■ TASK GOAL
Copy out again, unchanged, the listing below from the line that has "SETUP_SLACK_MARGIN = not" through the line that has "-3.63 | 2254 |".

■ RECORDS TO USE
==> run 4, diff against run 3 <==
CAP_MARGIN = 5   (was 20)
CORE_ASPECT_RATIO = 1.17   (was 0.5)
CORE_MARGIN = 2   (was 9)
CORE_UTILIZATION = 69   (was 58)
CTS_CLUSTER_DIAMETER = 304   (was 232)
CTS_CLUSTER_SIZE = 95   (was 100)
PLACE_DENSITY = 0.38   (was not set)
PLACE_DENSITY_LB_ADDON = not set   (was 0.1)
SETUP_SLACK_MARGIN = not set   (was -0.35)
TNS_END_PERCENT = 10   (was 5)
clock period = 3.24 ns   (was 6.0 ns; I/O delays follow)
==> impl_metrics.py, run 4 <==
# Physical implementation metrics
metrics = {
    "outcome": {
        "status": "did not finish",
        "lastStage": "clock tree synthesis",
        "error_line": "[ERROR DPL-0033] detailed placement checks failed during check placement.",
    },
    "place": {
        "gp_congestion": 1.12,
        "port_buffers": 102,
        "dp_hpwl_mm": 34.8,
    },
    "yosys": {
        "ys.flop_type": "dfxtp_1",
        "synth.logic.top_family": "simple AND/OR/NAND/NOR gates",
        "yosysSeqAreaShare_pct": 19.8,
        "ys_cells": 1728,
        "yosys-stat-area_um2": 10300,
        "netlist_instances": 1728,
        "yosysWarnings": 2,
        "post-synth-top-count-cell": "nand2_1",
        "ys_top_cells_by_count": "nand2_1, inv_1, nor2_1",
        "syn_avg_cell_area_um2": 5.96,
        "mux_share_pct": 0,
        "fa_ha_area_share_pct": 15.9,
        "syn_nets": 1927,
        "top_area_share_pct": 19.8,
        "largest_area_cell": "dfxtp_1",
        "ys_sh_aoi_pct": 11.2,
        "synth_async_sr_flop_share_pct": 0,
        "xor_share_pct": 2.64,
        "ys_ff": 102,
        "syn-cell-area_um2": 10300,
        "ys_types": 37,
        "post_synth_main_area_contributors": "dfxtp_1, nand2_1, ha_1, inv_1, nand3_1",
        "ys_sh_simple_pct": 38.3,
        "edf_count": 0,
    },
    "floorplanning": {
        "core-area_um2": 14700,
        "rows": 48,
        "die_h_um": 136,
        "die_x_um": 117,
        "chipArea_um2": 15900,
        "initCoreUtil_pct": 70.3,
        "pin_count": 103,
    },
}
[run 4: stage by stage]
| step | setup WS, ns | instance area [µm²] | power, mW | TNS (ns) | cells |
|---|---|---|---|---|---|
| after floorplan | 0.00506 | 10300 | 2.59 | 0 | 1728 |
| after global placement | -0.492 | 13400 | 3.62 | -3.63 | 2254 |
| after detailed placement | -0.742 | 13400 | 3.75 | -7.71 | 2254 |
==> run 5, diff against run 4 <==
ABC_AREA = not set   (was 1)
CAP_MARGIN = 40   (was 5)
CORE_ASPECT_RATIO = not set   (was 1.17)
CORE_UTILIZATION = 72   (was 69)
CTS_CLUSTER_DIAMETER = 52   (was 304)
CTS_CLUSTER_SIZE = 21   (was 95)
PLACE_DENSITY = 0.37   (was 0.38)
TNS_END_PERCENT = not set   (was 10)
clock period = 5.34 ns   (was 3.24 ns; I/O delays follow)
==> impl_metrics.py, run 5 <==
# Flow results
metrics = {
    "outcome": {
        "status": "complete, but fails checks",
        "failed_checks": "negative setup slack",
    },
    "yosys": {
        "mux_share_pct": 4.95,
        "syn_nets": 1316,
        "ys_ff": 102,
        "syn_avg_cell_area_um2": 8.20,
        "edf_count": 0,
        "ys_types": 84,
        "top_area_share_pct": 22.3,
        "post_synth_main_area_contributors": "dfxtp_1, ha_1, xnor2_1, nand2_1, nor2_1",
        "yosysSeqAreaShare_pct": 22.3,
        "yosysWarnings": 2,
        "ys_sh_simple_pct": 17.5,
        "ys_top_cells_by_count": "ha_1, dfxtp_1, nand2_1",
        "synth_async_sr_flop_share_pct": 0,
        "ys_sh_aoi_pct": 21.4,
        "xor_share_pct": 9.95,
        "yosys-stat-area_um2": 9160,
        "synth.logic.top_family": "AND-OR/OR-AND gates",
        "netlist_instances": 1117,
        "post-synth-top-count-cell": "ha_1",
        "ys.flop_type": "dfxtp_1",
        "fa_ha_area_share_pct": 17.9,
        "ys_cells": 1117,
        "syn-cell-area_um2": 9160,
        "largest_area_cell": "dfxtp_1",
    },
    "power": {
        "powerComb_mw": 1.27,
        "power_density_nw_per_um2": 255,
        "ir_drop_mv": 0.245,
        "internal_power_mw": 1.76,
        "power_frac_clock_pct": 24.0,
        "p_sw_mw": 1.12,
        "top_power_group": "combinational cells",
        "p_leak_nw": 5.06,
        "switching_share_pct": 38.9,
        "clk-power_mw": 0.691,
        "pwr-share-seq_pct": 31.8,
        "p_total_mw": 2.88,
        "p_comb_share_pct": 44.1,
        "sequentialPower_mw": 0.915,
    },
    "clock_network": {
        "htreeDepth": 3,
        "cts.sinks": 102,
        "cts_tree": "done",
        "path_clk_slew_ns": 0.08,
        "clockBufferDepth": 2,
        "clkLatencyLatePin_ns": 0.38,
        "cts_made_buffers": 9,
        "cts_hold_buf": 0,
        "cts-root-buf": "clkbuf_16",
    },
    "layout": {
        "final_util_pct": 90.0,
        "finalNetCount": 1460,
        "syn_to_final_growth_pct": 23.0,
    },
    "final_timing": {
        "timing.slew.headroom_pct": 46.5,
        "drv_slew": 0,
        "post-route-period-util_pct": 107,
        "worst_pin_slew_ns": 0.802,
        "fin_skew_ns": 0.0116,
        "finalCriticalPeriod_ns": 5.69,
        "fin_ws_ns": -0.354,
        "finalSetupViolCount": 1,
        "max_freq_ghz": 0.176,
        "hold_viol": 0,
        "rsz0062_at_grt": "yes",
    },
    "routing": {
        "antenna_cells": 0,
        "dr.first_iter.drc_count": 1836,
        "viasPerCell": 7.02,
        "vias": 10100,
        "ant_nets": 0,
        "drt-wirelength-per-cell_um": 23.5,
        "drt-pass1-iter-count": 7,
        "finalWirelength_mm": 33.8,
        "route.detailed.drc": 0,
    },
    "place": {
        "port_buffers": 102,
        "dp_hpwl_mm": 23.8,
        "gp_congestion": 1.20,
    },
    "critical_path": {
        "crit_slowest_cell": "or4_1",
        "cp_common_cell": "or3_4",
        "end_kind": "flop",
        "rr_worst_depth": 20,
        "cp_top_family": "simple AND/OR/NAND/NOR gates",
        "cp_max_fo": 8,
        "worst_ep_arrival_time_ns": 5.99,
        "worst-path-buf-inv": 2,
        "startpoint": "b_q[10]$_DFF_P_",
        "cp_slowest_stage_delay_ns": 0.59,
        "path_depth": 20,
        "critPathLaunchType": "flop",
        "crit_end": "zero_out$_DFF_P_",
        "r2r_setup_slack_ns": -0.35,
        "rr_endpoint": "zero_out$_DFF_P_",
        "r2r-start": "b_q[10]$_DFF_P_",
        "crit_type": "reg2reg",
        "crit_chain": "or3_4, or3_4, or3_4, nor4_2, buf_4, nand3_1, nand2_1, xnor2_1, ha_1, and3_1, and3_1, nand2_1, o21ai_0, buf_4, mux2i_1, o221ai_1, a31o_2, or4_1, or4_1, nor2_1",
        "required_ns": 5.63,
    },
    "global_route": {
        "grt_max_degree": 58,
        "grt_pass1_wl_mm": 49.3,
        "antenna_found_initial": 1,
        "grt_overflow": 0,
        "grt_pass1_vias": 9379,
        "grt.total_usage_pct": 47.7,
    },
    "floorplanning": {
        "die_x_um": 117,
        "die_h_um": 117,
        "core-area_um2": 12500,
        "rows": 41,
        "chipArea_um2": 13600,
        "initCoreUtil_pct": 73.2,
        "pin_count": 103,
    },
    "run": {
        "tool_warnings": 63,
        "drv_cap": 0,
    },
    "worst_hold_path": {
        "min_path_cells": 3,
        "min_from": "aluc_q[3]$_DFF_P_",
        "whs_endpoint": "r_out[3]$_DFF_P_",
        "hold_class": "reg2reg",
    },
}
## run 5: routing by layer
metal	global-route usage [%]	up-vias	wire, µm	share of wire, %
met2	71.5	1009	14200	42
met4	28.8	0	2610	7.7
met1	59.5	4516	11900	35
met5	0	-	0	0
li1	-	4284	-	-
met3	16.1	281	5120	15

■ YOUR SOLUTION
SETUP_SLACK_MARGIN = not set   (was -0.35)
TNS_END_PERCENT = 10   (was 5)
clock period = 3.24 ns   (was 6.0 ns; I/O delays follow)
==> impl_metrics.py, run 4 <==
# Physical implementation metrics
metrics = {
    "outcome": {
        "status": "did not finish",
        "lastStage": "clock tree synthesis",
        "error_line": "[ERROR DPL-0033] detailed placement checks failed during check placement.",
    },
    "place": {
        "gp_congestion": 1.12,
        "port_buffers": 102,
        "dp_hpwl_mm": 34.8,
    },
    "yosys": {
        "ys.flop_type": "dfxtp_1",
        "synth.logic.top_family": "simple AND/OR/NAND/NOR gates",
        "yosysSeqAreaShare_pct": 19.8,
        "ys_cells": 1728,
        "yosys-stat-area_um2": 10300,
        "netlist_instances": 1728,
        "yosysWarnings": 2,
        "post-synth-top-count-cell": "nand2_1",
        "ys_top_cells_by_count": "nand2_1, inv_1, nor2_1",
        "syn_avg_cell_area_um2": 5.96,
        "mux_share_pct": 0,
        "fa_ha_area_share_pct": 15.9,
        "syn_nets": 1927,
        "top_area_share_pct": 19.8,
        "largest_area_cell": "dfxtp_1",
        "ys_sh_aoi_pct": 11.2,
        "synth_async_sr_flop_share_pct": 0,
        "xor_share_pct": 2.64,
        "ys_ff": 102,
        "syn-cell-area_um2": 10300,
        "ys_types": 37,
        "post_synth_main_area_contributors": "dfxtp_1, nand2_1, ha_1, inv_1, nand3_1",
        "ys_sh_simple_pct": 38.3,
        "edf_count": 0,
    },
    "floorplanning": {
        "core-area_um2": 14700,
        "rows": 48,
        "die_h_um": 136,
        "die_x_um": 117,
        "chipArea_um2": 15900,
        "initCoreUtil_pct": 70.3,
        "pin_count": 103,
    },
}
[run 4: stage by stage]
| step | setup WS, ns | instance area [µm²] | power, mW | TNS (ns) | cells |
|---|---|---|---|---|---|
| after floorplan | 0.00506 | 10300 | 2.59 | 0 | 1728 |
| after global placement | -0.492 | 13400 | 3.62 | -3.63 | 2254 |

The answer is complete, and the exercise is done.